At 75, Chennai’s first reservoir in Poondi is now parched

Poondi dam - The Federal
Constructed across the Kosasthalayar river, Poondi Reservoir has a capacity to store more than 3,000 Mcft water

Tamil Nadu is under severe drought due to lack of rainfall and humidity. And hence, most of the dams and reservoirs across the state are drying out. One such reservoir is Poondi Reservoir, located in Thiruvallur district, 60 kms from Chennai. It is said to be the first reservoir built to fulfill the water needs of the city.

Constructed across the Kosasthalayar river, it has a capacity to store more than 3,000 Mcft water. The construction of the reservoir was conceived and realised by the then mayor of Madras, Sathyamurthy, who was also a freedom fighter. In the late 1930s, the city witnessed a heavy water shortage for potable drinking water due to lack of rainfall which led to the decrease in groundwater.   

“In the 1860s, the British built a dam across Kosasthalayar near Thamaraipakkam to let the surplus water from the river into Red Hills lake through Sholavaram. Even then, the surplus water was being drained into the sea. Then, Sathyamurthy devised a plan to build a reservoir at a place called Poondi, to store water from Kosasthalayar,” says historian Venkatesh Ramakrishnan.

Satyamurthy, who served as mayor only for a year in 1939, gave a proposal to the British to construct a reservoir. But the British did not accept it since it required around Rs 60 lakh for its construction. That was when the British got engaged in the second World War.

However, through his continued effort, the then Governor of Madras Presidency, Sir Arthur Hope, who served between 1940 and 1946, laid the foundation stone for constructing the reservoir.

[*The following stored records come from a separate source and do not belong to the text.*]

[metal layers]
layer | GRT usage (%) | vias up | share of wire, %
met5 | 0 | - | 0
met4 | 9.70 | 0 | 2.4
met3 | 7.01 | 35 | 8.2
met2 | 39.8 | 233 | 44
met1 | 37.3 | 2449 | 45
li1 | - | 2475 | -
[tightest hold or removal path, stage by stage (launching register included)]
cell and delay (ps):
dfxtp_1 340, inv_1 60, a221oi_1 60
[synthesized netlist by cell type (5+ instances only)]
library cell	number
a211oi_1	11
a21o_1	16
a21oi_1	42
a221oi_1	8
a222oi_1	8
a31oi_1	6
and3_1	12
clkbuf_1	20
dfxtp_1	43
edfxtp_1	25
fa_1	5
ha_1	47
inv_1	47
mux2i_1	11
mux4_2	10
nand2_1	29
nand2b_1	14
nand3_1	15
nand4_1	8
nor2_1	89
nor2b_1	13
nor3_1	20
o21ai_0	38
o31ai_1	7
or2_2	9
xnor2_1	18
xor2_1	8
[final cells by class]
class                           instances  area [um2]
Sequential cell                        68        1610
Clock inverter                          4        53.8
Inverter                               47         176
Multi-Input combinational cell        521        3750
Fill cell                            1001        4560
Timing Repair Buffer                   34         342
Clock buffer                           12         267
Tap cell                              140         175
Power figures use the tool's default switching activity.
===== config.mk =====
export PLATFORM = sky130hd
export DESIGN_NAME = vending_machine_multi
export DESIGN_NICKNAME = d
export VERILOG_FILES = /design/src/rtl/vending_machine_multi.sv
export SDC_FILE = /design/constraint.sdc
export NUM_CORES = 1
export LEC_CHECK = 0
export ABC_AREA = 0
export BUFFER_PORTS_ARGS = -buffer_cell sky130_fd_sc_hd__buf_2
export CAP_MARGIN = 20
export CORE_ASPECT_RATIO = 0.9
export CORE_UTILIZATION = 50
export DETAILED_ROUTE_END_ITERATION = 16
export GPL_ROUTABILITY_DRIVEN = 0
export PLACE_DENSITY_LB_ADDON = 0.12
export SETUP_SLACK_MARGIN = 0.15
export SYNTH_ARGS = -nofsm -noshare
export SYNTH_HDL_FRONTEND = slang
export SYNTH_SLANG_ARGS = --single-unit

===== constraint.sdc =====
create_clock -name clock -period 9.1 [get_ports clock]
set_input_delay 0.91 -clock clock [delete_from_list [all_inputs] [get_ports clock]]
set_output_delay 0.91 -clock clock [all_outputs]
set_load 0.01 [all_outputs]
`config.mk`:
```
export PLATFORM = sky130hd
export DESIGN_NAME = layer_out_serializer
export DESIGN_NICKNAME = d
export VERILOG_FILES = /design/src/rtl/layer_out_serializer.sv
export SDC_FILE = /design/constraint.sdc
export NUM_CORES = 1
export LEC_CHECK = 0
export CAP_MARGIN = 20
export CORE_MARGIN = 1
export CORE_UTILIZATION = 40
export DETAILED_ROUTE_END_ITERATION = 10
export PLACE_DENSITY_LB_ADDON = 0.1
export SETUP_SLACK_MARGIN = 0.1
export SLEW_MARGIN = 20
export SYNTH_ARGS = -nofsm -noshare
export SYNTH_HDL_FRONTEND = slang
export SYNTH_SLANG_ARGS = --single-unit
export TNS_END_PERCENT = 10
```
`constraint.sdc`:
```
create_clock -name clk_i -period 9.8 [get_ports clk_i]
set_input_delay 0.98 -clock clk_i [delete_from_list [all_inputs] [get_ports clk_i]]
set_output_delay 0.98 -clock clk_i [all_outputs]
set_load 0.03 [all_outputs]
```
--- src/rtl/ara_pkg.sv ---
// rtl/ara_pkg.sv - lane-wide types shared by the VRF writeback stage.
// Result sources, element/strobe/address widths and the queued result entry.
package ara_pkg;

  localparam int unsigned NrResultSources = 4;

  typedef enum logic [1:0] {
    ResAlu,
    ResMfpu,
    ResLdu,
    ResMasku
  } result_source_e;

  typedef logic [63:0] elen_t;
  typedef logic [7:0]  strb_t;
  typedef logic [15:0] vaddr_t;

  typedef struct packed {
    vaddr_t addr;
    elen_t  wdata;
    strb_t  be;
  } result_entry_t;

endpackage

--- src/rtl/fifo_v3.sv ---
// rtl/fifo_v3.sv - small circular FIFO used for the per-source result queues.
// Push while full and pop while empty are ignored; there is no full bypass.
module fifo_v3 #(
  parameter int unsigned DATA_WIDTH = 32,
  parameter int unsigned DEPTH      = 2
) (
  input  logic                  clk_i,
  input  logic                  rst_ni,
  input  logic                  flush_i,
  input  logic                  push_i,
  input  logic [DATA_WIDTH-1:0] data_i,
  input  logic                  pop_i,
  output logic [DATA_WIDTH-1:0] data_o,
  output logic                  full_o,
  output logic                  empty_o
);
  localparam int unsigned AddrW = (DEPTH > 1) ? $clog2(DEPTH) : 1;
  localparam int unsigned CntW  = $clog2(DEPTH + 1);

  logic [DATA_WIDTH-1:0] mem_q [DEPTH];
  logic [AddrW-1:0]      rd_ptr_q, wr_ptr_q;
  logic [CntW-1:0]       cnt_q;
  logic                  do_push, do_pop;

  assign full_o  = (cnt_q == CntW'(DEPTH));
  assign empty_o = (cnt_q == '0);
  assign do_push = push_i && !full_o;
  assign do_pop  = pop_i && !empty_o;
  assign data_o  = mem_q[rd_ptr_q];

  function automatic logic [AddrW-1:0] next_ptr(input logic [AddrW-1:0] p);
    return (p == AddrW'(DEPTH - 1)) ? '0 : p + AddrW'(1);
  endfunction

  always_ff @(posedge clk_i or negedge rst_ni) begin
    if (!rst_ni) begin
      rd_ptr_q <= '0;
      wr_ptr_q <= '0;
      cnt_q    <= '0;
    end else if (flush_i) begin
      rd_ptr_q <= '0;
      wr_ptr_q <= '0;
      cnt_q    <= '0;
    end else begin
      if (do_push) wr_ptr_q <= next_ptr(wr_ptr_q);
      if (do_pop)  rd_ptr_q <= next_ptr(rd_ptr_q);
      cnt_q <= cnt_q + CntW'(do_push) - CntW'(do_pop);
    end
  end

  // Storage needs no reset: occupancy alone decides what is valid.
  always_ff @(posedge clk_i) begin
    if (do_push) mem_q[wr_ptr_q] <= data_i;
  end

endmodule

--- src/rtl/vrf_writeback_stage.sv ---
// rtl/vrf_writeback_stage.sv - queues results per source and round-robin arbitrates them
// onto single-write-port VRF banks with registered bank outputs.
module vrf_writeback_stage import ara_pkg::*; #(
  parameter int unsigned NrBanks          = 8,
  parameter int unsigned ResultQueueDepth = 2
) (
  input  logic                         clk_i,
  input  logic                         rst_ni,
  input  logic   [NrResultSources-1:0] result_req_i,
  input  vaddr_t [NrResultSources-1:0] result_addr_i,
  input  elen_t  [NrResultSources-1:0] result_wdata_i,
  input  strb_t  [NrResultSources-1:0] result_be_i,
  output logic   [NrResultSources-1:0] result_gnt_o,
  output logic   [NrResultSources-1:0] result_pending_o,
  output logic   [NrBanks-1:0]         vrf_req_o,
  output vaddr_t [NrBanks-1:0]         vrf_addr_o,
  output elen_t  [NrBanks-1:0]         vrf_wdata_o,
  output strb_t  [NrBanks-1:0]         vrf_be_o
);
  localparam int unsigned BankW = (NrBanks > 1) ? $clog2(NrBanks) : 1;
  localparam int unsigned SrcW  = $clog2(NrResultSources);
  localparam int unsigned EntW  = $bits(result_entry_t);

  result_entry_t [NrResultSources-1:0]      head;
  logic [NrResultSources-1:0]               q_full, q_empty, q_pop;
  logic [NrResultSources-1:0]               inflight_q;
  logic [NrBanks-1:0][NrResultSources-1:0]  bank_grant;

  for (genvar s = 0; s < NrResultSources; s++) begin : gen_queue
    result_entry_t push_entry;
    assign push_entry = '{addr: result_addr_i[s], wdata: result_wdata_i[s], be: result_be_i[s]};

    fifo_v3 #(
      .DATA_WIDTH (EntW),
      .DEPTH      (ResultQueueDepth)
    ) i_queue (
      .clk_i   (clk_i),
      .rst_ni  (rst_ni),
      .flush_i (1'b0),
      .push_i  (result_req_i[s] && !q_full[s]),
      .data_i  (push_entry),
      .pop_i   (q_pop[s]),
      .data_o  (head[s]),
      .full_o  (q_full[s]),
      .empty_o (q_empty[s])
    );
  end

  assign result_gnt_o     = ~q_full;
  assign result_pending_o = ~q_empty | inflight_q;

  // A head targets one bank only, so OR-ing the bank grants never pops twice.
  always_comb begin
    q_pop = '0;
    for (int unsigned b = 0; b < NrBanks; b++) q_pop |= bank_grant[b];
  end

  // Covers the cycle between dequeue and the registered bank write.
  always_ff @(posedge clk_i or negedge rst_ni) begin
    if (!rst_ni) inflight_q <= '0;
    else         inflight_q <= q_pop;
  end

  for (genvar b = 0; b < NrBanks; b++) begin : gen_bank
    logic [SrcW-1:0]            rr_ptr_q, rr_ptr_d, winner, cand;
    logic                       win_valid;
    logic [NrResultSources-1:0] bank_req, grant;
    logic                       req_q;
    vaddr_t                     addr_q;
    elen_t                      wdata_q;
    strb_t                      be_q;

    always_comb begin
      bank_req  = '0;
      grant     = '0;
      win_valid = 1'b0;
      winner    = '0;
      cand      = '0;
      for (int unsigned s = 0; s < NrResultSources; s++) begin
        bank_req[s] = !q_empty[s] && (head[s].addr[BankW-1:0] == BankW'(b));
      end
      for (int unsigned k = 0; k < NrResultSources; k++) begin
        cand = rr_ptr_q + SrcW'(k);
        if (!win_valid && bank_req[cand]) begin
          win_valid = 1'b1;
          winner    = cand;
        end
      end
      if (win_valid) grant[winner] = 1'b1;
      rr_ptr_d = win_valid ? winner + SrcW'(1) : rr_ptr_q;
    end

    assign bank_grant[b] = grant;

    always_ff @(posedge clk_i or negedge rst_ni) begin
      if (!rst_ni) begin
        rr_ptr_q <= '0;
        req_q    <= 1'b0;
        addr_q   <= '0;
        wdata_q  <= '0;
        be_q     <= '0;
      end else begin
        rr_ptr_q <= rr_ptr_d;
        req_q    <= win_valid;
        if (win_valid) begin
          addr_q  <= head[winner].addr;
          wdata_q <= head[winner].wdata;
          be_q    <= head[winner].be;
        end
      end
    end

    assign vrf_req_o[b]   = req_q;
    assign vrf_addr_o[b]  = addr_q;
    assign vrf_wdata_o[b] = wdata_q;
    assign vrf_be_o[b]    = be_q;
  end

endmodule

--- config.mk ---
export PLATFORM = sky130hd
export DESIGN_NAME = vrf_writeback_stage
export DESIGN_NICKNAME = d
export VERILOG_FILES = /design/src/rtl/ara_pkg.sv /design/src/rtl/fifo_v3.sv /design/src/rtl/vrf_writeback_stage.sv
export SDC_FILE = /design/constraint.sdc
export NUM_CORES = 2
export LEC_CHECK = 0
export ABC_AREA = 1
export CAP_MARGIN = 5
export CORE_MARGIN = 2
export CORE_UTILIZATION = 35
export DETAILED_ROUTE_END_ITERATION = 10
export GPL_TIMING_DRIVEN = 0
export SETUP_SLACK_MARGIN = 0.15
export SLEW_MARGIN = 5
export SYNTH_ARGS = -nofsm -noshare
export SYNTH_HDL_FRONTEND = slang
export SYNTH_HIERARCHICAL = 1
export SYNTH_SLANG_ARGS = --single-unit
--- constraint.sdc ---
create_clock -name clk_i -period 6.67 [get_ports clk_i]
set_input_delay 1.334 -clock clk_i [delete_from_list [all_inputs] [get_ports clk_i]]
set_output_delay 1.334 -clock clk_i [all_outputs]
set_load 0.05 [all_outputs]
==> results.ini <==
[placement]
place_area_um2 = 99300
dp_hpwl_um = 381000
dp_cells = 15629
pre_cts_ws_ns = -0.527
portBuffers = 1077
finalWeightedCongestion = 1.03

[timing]
worst_pin_slew_ns = 1.25
setup_tns_ns = 0
setup_viol = 0
timing.fmax_ghz = 0.152
finalHoldViolCount = 0
worst_slack_ns = 0.110
fin_crit_sh = 0.983
min_period_ns = 6.56
maxSlewViolCount = 0
rsz0062_at_grt = no
clock_skew_ns = 0.0666
slew_headroom = 0.164

[logic_synthesis]
synth_flop_cell = dfrtp_1
yosysTopAreaCell = edfxtp_1
ys_ff_latch = 1452
syn_inst = 11332
async_reset_ff_frac = 0.515
yosysWarnings = 6
yosysSeqAreaShare = 0.478
synth-edff-count = 704
ys_top_cells_by_area = edfxtp_1, nand2_1, dfrtp_1
syn_area_um2 = 83400
synth_top_area_share = 0.253
avgSynthCellArea_um2 = 7.36
yosysUniqueCellTypes = 36

[cells_and_area]
area_growth_syn_to_layout_pct = 25.8
seq_area_um2 = 39900
final_common_cell = nand2_1
nFillCells = 24441
multiInputGateArea_um2 = 37400
postLayoutCellArea_um2 = 105000
layout_common_cells = nand2_1, nand3_1, clkdlybuf4s50_1
drive_gt1_frac = 0.0663
stdcell_count = 16030
final_nets = 13019

[floorplanning]
die_area_um2 = 242000
core_um2 = 237000
rows = 179
pin_count = 1078
die_width_um = 492
die_y_um = 492
initial_utilization = 0.351

[setup_path]
worst_setup_path_start_kind = register
path_class = reg2reg
r2r_start = gen_queue[3].i_queue/rd_ptr_q$_DFFE_PN0P_
path_max_fanout = 13
cp-startpoint = gen_queue[3].i_queue/rd_ptr_q$_DFFE_PN0P_
critical_path.endpoint_type = register
crit_required_ns = 7.42
ff2ff_path_depth = 25
critical_path_arrival_ns = 7.31

[hold_path]
hold_depth = 1
holdCritStartpoint = gen_bank[6].addr_q[2]$_DFFE_PN0P_
hp-class = reg2reg

[route]
viasPerCell = 5.85
routed_wl_um = 500000
post_drt_wl_per_cell_um = 31.2
drc = 0
drt_iter0_markers = 14989
postRouteAntennaNets = 0
vias = 93746
drtPass1Iterations = 9

[clock_tree]
cts_sinks = 1452
cts_root_buf = clkbuf_16
clockBufferDepth = 3
cts_max_level = 4
cts_tree = yes
clk_pin_slew_worst_paths_ns = 0.06
clk_latency_ns = 0.91
cts_buffers = 162

[grt]
grt_overflow = 0
grt_pass1_vias = 82457
grt_antenna_before_repair = 63
grt.total_usage = 0.398
grt_max_degree = 110
grt_pass1_wl_um = 677000

[outcome]
status = finished clean

[flow_run]
cap_viol_max_count = 0

-- critical path, cell delays in order (launching register included) --
cell      delay (ns)
dfrtp_1         0.32
buf_4           0.59
inv_6           0.33
buf_6           0.28
buf_6           0.17
nand2_1         0.06
nand2_1         0.14
nor2_4          0.24
nand3_1         0.16
nand3_1         0.11
nand2_1         0.16
nand4_1         0.17
nor2_1          0.08
nor2_4          0.86
inv_2           0.60
buf_2           0.46
buf_2           0.29
o211ai_1        0.49
nand2_1         0.17
inv_1           0.10
ha_1            0.23
inv_1           0.06
ha_1            0.15
nand3_1         0.07
nand2_1         0.06
nor2_1          0.04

Soon after the completion of the dam, Madras will have lot of lawns and swimming pools, Ramakrishnan quoted Sathyamurthy. “He also said that even when the future of my country hangs in doubt, I have no doubts on the civic future of my city” the historian added.

It took four years for the construction to be over and it was opened on June 14, 1944. But Sathyamurthy could not witness it since he died a year ago. During the inaugural ceremony of the dam, the British officials not even mention Sathyamurthy’s name and called it ‘Poondi Reservoir’.

It was because of Congress leader K Kamaraj’s effort, a resolution was passed in Corporation Council in 1948 to rechristen the reservoir. It was renamed as  ‘Sathyamurthy Sagar’ in 1954 when Kamaraj became chief minister of the state. Many of the public works department engineers and hydrology experts considers this reservoir as the first of its kind in the city and other reservoirs, such as Puzhal and Sholavaram, came much later.

Besides the reservoir, the Institute of Hydraulics and Hydrology, which is also located in Poondi, celebrates its platinum jubilee this year. Established as Irrigation Research Station by the GO 440 of the then Madras Presidency in 1944, the institute came into existence only in 1945.

“This research station participated in the Indian International Engineering Exhibition in 1951 at New Delhi, where the model of Mettur dam was exhibited,” writes K Anbu, the director of the institute, in an article published in the May issue of ‘Poriyalar’ magazine, run by the Association of Engineers and Assistant Engineers Association, Public Works Department (PWD), Tamil Nadu.

Subsequently, under the leadership of P Kumarasamy, the institute’s first director, it has also conducted several hydrological studies related to various projects such as flood protection works in Adyar river, studies for suggesting suitable drainage system to Neyveli second lignite mine, remedial measures against sea erosion in north of Madras harbour along Royapuram coast and energy dissipation studies for Sothuparai Reservoir Project, Kodaikanal Water Supply Project and Panchava Dam Project in Rajasthan, lists the magazine.

While the reservoir is now without a single drop of water in its 75th year, the PWD engineers feel that the research institute’s resources are ‘under-utilised’. “It is the right time to regenerate this institute,” says Anbu in the article.